La storia infinita di Castelseprio e dei suoi monumenti, una storia che si arricchisce di volta in volta di nuove pagine. Una fonte importante è costituita dai testi d'archivio, che offrono spunti della storia "minuta" dei luoghi. In questo senso si è mosso il prof. Dejana, grande conoscitore di Castelseprio, che in tal modo ha ricostruito le fasi più recenti delle chiese di S.Paolo, San Giovanni e Santa Maria foris portas.
La storia di un abbandono – Nel 1278 il castrum venne distrutto da Ottone Visconti, che così punì i conti del Seprio alleati dei Torriani. Le mura vennero smantellate, il castrum venne abbandonato, solo gli edifici religiosi rimasero in funzione, anche se nei secoli vennero progressivamente dimenticati. Sono le visite pastorali a raccontare le tappe di questo abbandono.
San Paolo – L'edificio dalla particolare forma esagonale – più simile ad un battistero- databile all'ultimo trentennio del XII secolo fu il primo ad essere abbandonato. Il suo aspetto originario prevedeva due loggiati, uno inferiore ed uno superiore, comunicanti tramite una scaletta, ciascuno dei quali dotato di un altare presso il quale si officiava. Ancora nel XVII secolo si celebravano due messe ogni settimana ed esistevano due cappellani, uno titolare ed uno mercenario. La chiesa non era ricca, al punto che le suppellettili per la Messa erano recuperate da S.Giovanni.
Il degrado – Alla fine del Cinquecento però l'edificio mostrava i segni del tempo e dell'incuria, e nel XVII secolo Federico Borromeo ordinò di togliere le colonne e il tetto e ricostruirlo come se fosse una unica navata.
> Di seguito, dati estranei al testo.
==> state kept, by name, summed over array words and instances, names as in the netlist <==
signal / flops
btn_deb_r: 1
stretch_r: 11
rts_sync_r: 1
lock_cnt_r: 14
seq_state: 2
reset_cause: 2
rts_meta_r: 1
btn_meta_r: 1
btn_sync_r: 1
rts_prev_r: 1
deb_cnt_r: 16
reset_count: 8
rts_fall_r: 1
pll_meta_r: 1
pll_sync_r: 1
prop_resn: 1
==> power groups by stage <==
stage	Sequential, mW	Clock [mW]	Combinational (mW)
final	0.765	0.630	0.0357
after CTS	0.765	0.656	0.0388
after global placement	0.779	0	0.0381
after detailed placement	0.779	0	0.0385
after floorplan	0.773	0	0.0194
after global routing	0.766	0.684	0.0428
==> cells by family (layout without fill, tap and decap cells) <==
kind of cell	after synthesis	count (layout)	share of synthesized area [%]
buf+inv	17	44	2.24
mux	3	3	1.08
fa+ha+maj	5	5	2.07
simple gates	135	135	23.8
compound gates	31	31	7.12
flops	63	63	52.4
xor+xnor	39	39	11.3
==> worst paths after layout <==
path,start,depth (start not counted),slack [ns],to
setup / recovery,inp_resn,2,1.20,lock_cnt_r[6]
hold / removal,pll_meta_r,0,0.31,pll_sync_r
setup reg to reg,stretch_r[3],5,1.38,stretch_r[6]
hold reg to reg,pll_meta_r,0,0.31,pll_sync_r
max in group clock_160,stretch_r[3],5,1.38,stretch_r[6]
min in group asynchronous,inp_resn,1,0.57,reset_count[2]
$ cat src/rtl/pla_lut_engine.sv
// pla_lut_engine
//
// Reloadable truth-table engine. An IN_W-input, OUT_W-output table lives in a
// register file that is reloaded word by word through a streaming config
// port. Input vectors are looked up through a valid/ready pipeline that is
// LAT (1 or 2) stages deep. A saturating counter accumulates the Hamming
// distance between successive output words, as a switching-activity measure.
//
// Ports:
//   clk, rst_n            clock, asynchronous active-low reset
//   cfg_start             one-cycle reload request (honoured only in RUN)
//   cfg_valid/cfg_ready   config word handshake; cfg_ready is high in LOAD
//   cfg_data              table word, written in address order 0 .. 2^IN_W-1
//   in_valid/in_ready     input vector handshake
//   in_data               input vector (table address)
//   out_valid/out_ready   result handshake
//   out_data              table[in_data]; changes only when the output register loads
//   toggle_clr            synchronous clear of toggle_cnt (wins over an increment)
//   toggle_cnt            saturating sum of popcount(new_word ^ out_data)

module pla_lut_engine #(
    parameter int IN_W  = 5,
    parameter int OUT_W = 28,
    parameter int LAT   = 1,
    parameter int CNT_W = 16
) (
    input  logic             clk,
    input  logic             rst_n,
    input  logic             cfg_start,
    input  logic             cfg_valid,
    output logic             cfg_ready,
    input  logic [OUT_W-1:0] cfg_data,
    input  logic             in_valid,
    output logic             in_ready,
    input  logic [IN_W-1:0]  in_data,
    output logic             out_valid,
    input  logic             out_ready,
    output logic [OUT_W-1:0] out_data,
    input  logic             toggle_clr,
    output logic [CNT_W-1:0] toggle_cnt
);

    localparam int DEPTH = 1 << IN_W;
    localparam int PC_W  = $clog2(OUT_W + 1);

    typedef enum logic [1:0] {
        RUN,
        DRAIN,
        LOAD
    } state_t;

    state_t           state;
    logic [IN_W-1:0]  ptr;
    logic [OUT_W-1:0] lut [DEPTH];

    logic             out_stage_ready;
    logic             accept;
    logic             load_en;
    logic [OUT_W-1:0] load_word;
    logic             pipe_empty;

    logic [OUT_W-1:0] diff;
    logic [PC_W-1:0]  pop;
    logic [CNT_W:0]   sum;

    // The output register can take a new word when it is empty or being consumed.
    assign out_stage_ready = ~out_valid | out_ready;
    assign accept          = in_valid & in_ready;
    assign cfg_ready       = (state == LOAD);

    // Pipeline front end. With LAT=1 the table is read at acceptance and the
    // result goes straight into the output register. With LAT=2 an address
    // stage sits in front and the table is read as that stage advances.
    generate
        if (LAT == 2) begin : g_lat2
            logic            s1_valid;
            logic [IN_W-1:0] s1_data;

            assign in_ready   = (state == RUN) & (~s1_valid | out_stage_ready);
            assign load_en    = s1_valid & out_stage_ready;
            assign load_word  = lut[s1_data];
            assign pipe_empty = ~s1_valid & ~out_valid;

            // The address register only loads on an accepted vector so it stays
            // quiet during idle and backpressure cycles.
            always_ff @(posedge clk or negedge rst_n) begin
                if (!rst_n) begin
                    s1_valid <= 1'b0;
                    s1_data  <= '0;
                end else begin
                    if (~s1_valid | out_stage_ready) begin
                        s1_valid <= accept;
                    end
                    if (accept) begin
                        s1_data <= in_data;
                    end
                end
            end
        end else begin : g_lat1
            assign in_ready   = (state == RUN) & out_stage_ready;
            assign load_en    = accept;
            assign load_word  = lut[in_data];
            assign pipe_empty = ~out_valid;
        end
    endgenerate

    // Output register. out_data is written only on a real load, never on
    // stall or idle cycles, so downstream logic sees no spurious switching.
    always_ff @(posedge clk or negedge rst_n) begin
        if (!rst_n) begin
            out_valid <= 1'b0;
            out_data  <= '0;
        end else begin
            if (out_stage_ready) begin
                out_valid <= load_en;
            end
            if (load_en) begin
                out_data <= load_word;
            end
        end
    end

    // Hamming distance between the word about to be loaded and the current
    // output, added one bit wider than the counter so overflow is visible.
    always_comb begin
        diff = load_word ^ out_data;
        pop  = '0;
        for (int i = 0; i < OUT_W; i++) begin
            pop = pop + PC_W'(diff[i]);
        end
        sum = {1'b0, toggle_cnt} + (CNT_W+1)'(pop);
    end

    // Saturating toggle counter; a clear discards any coincident increment.
    always_ff @(posedge clk or negedge rst_n) begin
        if (!rst_n) begin
            toggle_cnt <= '0;
        end else if (toggle_clr) begin
            toggle_cnt <= '0;
        end else if (load_en) begin
            toggle_cnt <= sum[CNT_W] ? '1 : sum[CNT_W-1:0];
        end
    end

    // Reload sequencer. DRAIN holds off new vectors until every stage is
    // empty so no lookup ever sees a half-written table.
    always_ff @(posedge clk or negedge rst_n) begin
        if (!rst_n) begin
            state <= RUN;
            ptr   <= '0;
        end else begin
            case (state)
                RUN: begin
                    if (cfg_start) begin
                        state <= DRAIN;
                    end
                end
                DRAIN: begin
                    if (pipe_empty) begin
                        state <= LOAD;
                    end
                end
                LOAD: begin
                    if (cfg_valid) begin
                        if (ptr == IN_W'(DEPTH - 1)) begin
                            ptr   <= '0;
                            state <= RUN;
                        end else begin
                            ptr <= ptr + 1'b1;
                        end
                    end
                end
                default: state <= RUN;
            endcase
        end
    end

    // Table storage. Reset clears every entry, which also discards a
    // partially completed reload.
    always_ff @(posedge clk or negedge rst_n) begin
        if (!rst_n) begin
            for (int i = 0; i < DEPTH; i++) begin
                lut[i] <= '0;
            end
        end else if ((state == LOAD) && cfg_valid) begin
            lut[ptr] <= cfg_data;
        end
    end

endmodule

$ cat config.mk
export PLATFORM = sky130hd
export DESIGN_NAME = pla_lut_engine
export DESIGN_NICKNAME = d
export VERILOG_FILES = /design/src/rtl/pla_lut_engine.sv
export SDC_FILE = /design/constraint.sdc
export NUM_CORES = 1
export LEC_CHECK = 0
export BUFFER_PORTS_ARGS = -buffer_cell sky130_fd_sc_hd__buf_4
export CORE_ASPECT_RATIO = 1.2
export CORE_UTILIZATION = 31
export CTS_CLUSTER_SIZE = 20
export DETAILED_ROUTE_END_ITERATION = 10
export GPL_TIMING_DRIVEN = 0
export PLACE_DENSITY = 0.49
export SYNTH_ARGS = -nofsm -noshare
export SYNTH_HDL_FRONTEND = slang
export SYNTH_SLANG_ARGS = --single-unit
$ cat constraint.sdc
create_clock -name clk -period 7.3 [get_ports clk]
set_input_delay 0 -clock clk [delete_from_list [all_inputs] [get_ports clk]]
set_output_delay 0 -clock clk [all_outputs]
set_load 0.1 [all_outputs]
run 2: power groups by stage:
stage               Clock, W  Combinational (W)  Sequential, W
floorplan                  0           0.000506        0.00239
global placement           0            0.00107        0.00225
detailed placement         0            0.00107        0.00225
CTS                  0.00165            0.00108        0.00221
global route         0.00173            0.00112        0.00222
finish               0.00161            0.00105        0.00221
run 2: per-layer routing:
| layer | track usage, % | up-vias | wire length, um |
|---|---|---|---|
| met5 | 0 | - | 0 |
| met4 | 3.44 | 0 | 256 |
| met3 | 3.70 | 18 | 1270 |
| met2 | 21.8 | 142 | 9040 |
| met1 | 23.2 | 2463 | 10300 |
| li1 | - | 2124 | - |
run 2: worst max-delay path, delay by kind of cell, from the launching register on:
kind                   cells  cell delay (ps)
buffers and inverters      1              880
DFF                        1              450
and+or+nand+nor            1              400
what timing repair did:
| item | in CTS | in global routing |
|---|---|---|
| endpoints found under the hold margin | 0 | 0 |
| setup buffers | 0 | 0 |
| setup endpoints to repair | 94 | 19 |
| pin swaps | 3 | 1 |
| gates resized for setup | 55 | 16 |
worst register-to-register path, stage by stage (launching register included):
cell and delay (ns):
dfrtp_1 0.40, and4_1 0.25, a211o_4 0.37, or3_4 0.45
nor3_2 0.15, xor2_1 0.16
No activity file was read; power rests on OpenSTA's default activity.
Pochi anni più tardi però il Cardinale diede ordine di non intervenire più sulla chiesa: aveva notato le pareti intonacate con antiche pitture e dato il rispetto che aveva per i segni dell'antico preferì non intervenire oltre. Una ventina di anni più tardi la chiesa era ormai irrecuperabile ed un decreto ne sancì l'abbandono.
San Giovanni, tutta decorata – Migliori erano le condizioni di san Giovanni nel XVIII secolo in occasione della visita del cardinale Pozzobonelli. Presentava infatti affreschi nella cappella maggiore e sulle pareti laterali, già
all'epoca considerati antichissimi, probabilmente risalenti al secolo XI. Era il parroco di Carnago a celebrare ed un momento di grande importanza era la fiera di S.Giovanni, in cui si vendevano prodotti alimentari: questa tradizione rimase in vita fino all'arrivo di Napoleone in Italia.
Il declino e le liti fra parroci – Nel 1798 iniziarono le spoliazioni, vennero rubate le lastre del pavimento e la porta di ingresso. Il prevosto decise quindi di investire sul restauro di santa Maria foris portas, secondo lui più adatta alle funzioni religiose e nel 1803 la curia trasferì con un decreto la celebrazione di tutte le messe alla prepositurale di Carnago. Si andò avanti a celebrare a San Giovanni in occasione di feste patronali, per la fiera. Dal 1803 San Giovanni fu coinvolto nelle dispute fra il parroco di Vicoseprio e il prevosto di Carnago. Entrambi infatti consideravano l'edificio ormai in disuso e volevano usarlo come "cava" di materiale edilizio per il restauro delle loro chiese, la parrocchiale di Vicoseprio e S.Rocco a Carnago. Solo l'intervento della curia pose fine al contrasto e ebbe inizio così la demolizione sistematica e legalizzata di san Giovanni che continuò fino al 1865.
Santa Maria, fra Longobardi e Carolingi – La chiesa di Santa Maria, che oscilla nella sua datazione fra il VI e VIII secolo, ancora nel XVII secolo era ancora in funzione e a marzo si festeggiava la fiera della Madonnetta. Il Pozzobonelli nella sua visita rimase molto colpito da due affreschi, dedicati alla Madonna del latte e alla Madonna del Presepe. Nel 1864 la stabilità della chiesa era però compromessa e si procedette alla distruzione delle due cappelle laterali.
L'intervento del cardinal Schuster – La storia più recente di Santa Maria è ambientata nel Novecento. È il 1930 quando il Cardinal Schuster giunse da Milano ed ordinò la chiusura al pubblico, la fine delle celebrazioni, sancita dallo strappo degli affreschi e dal trasferimento del Crocifisso. Il motivo? La chiesa era diventata luogo di divertimenti eccessivi e gazzarre in occasione della fiera della Madonnetta.
Uno stralcio della storia di Castelseprio torna alla luce, grazie a documenti impolverati che spesso giacciono dimenticati negli archivi.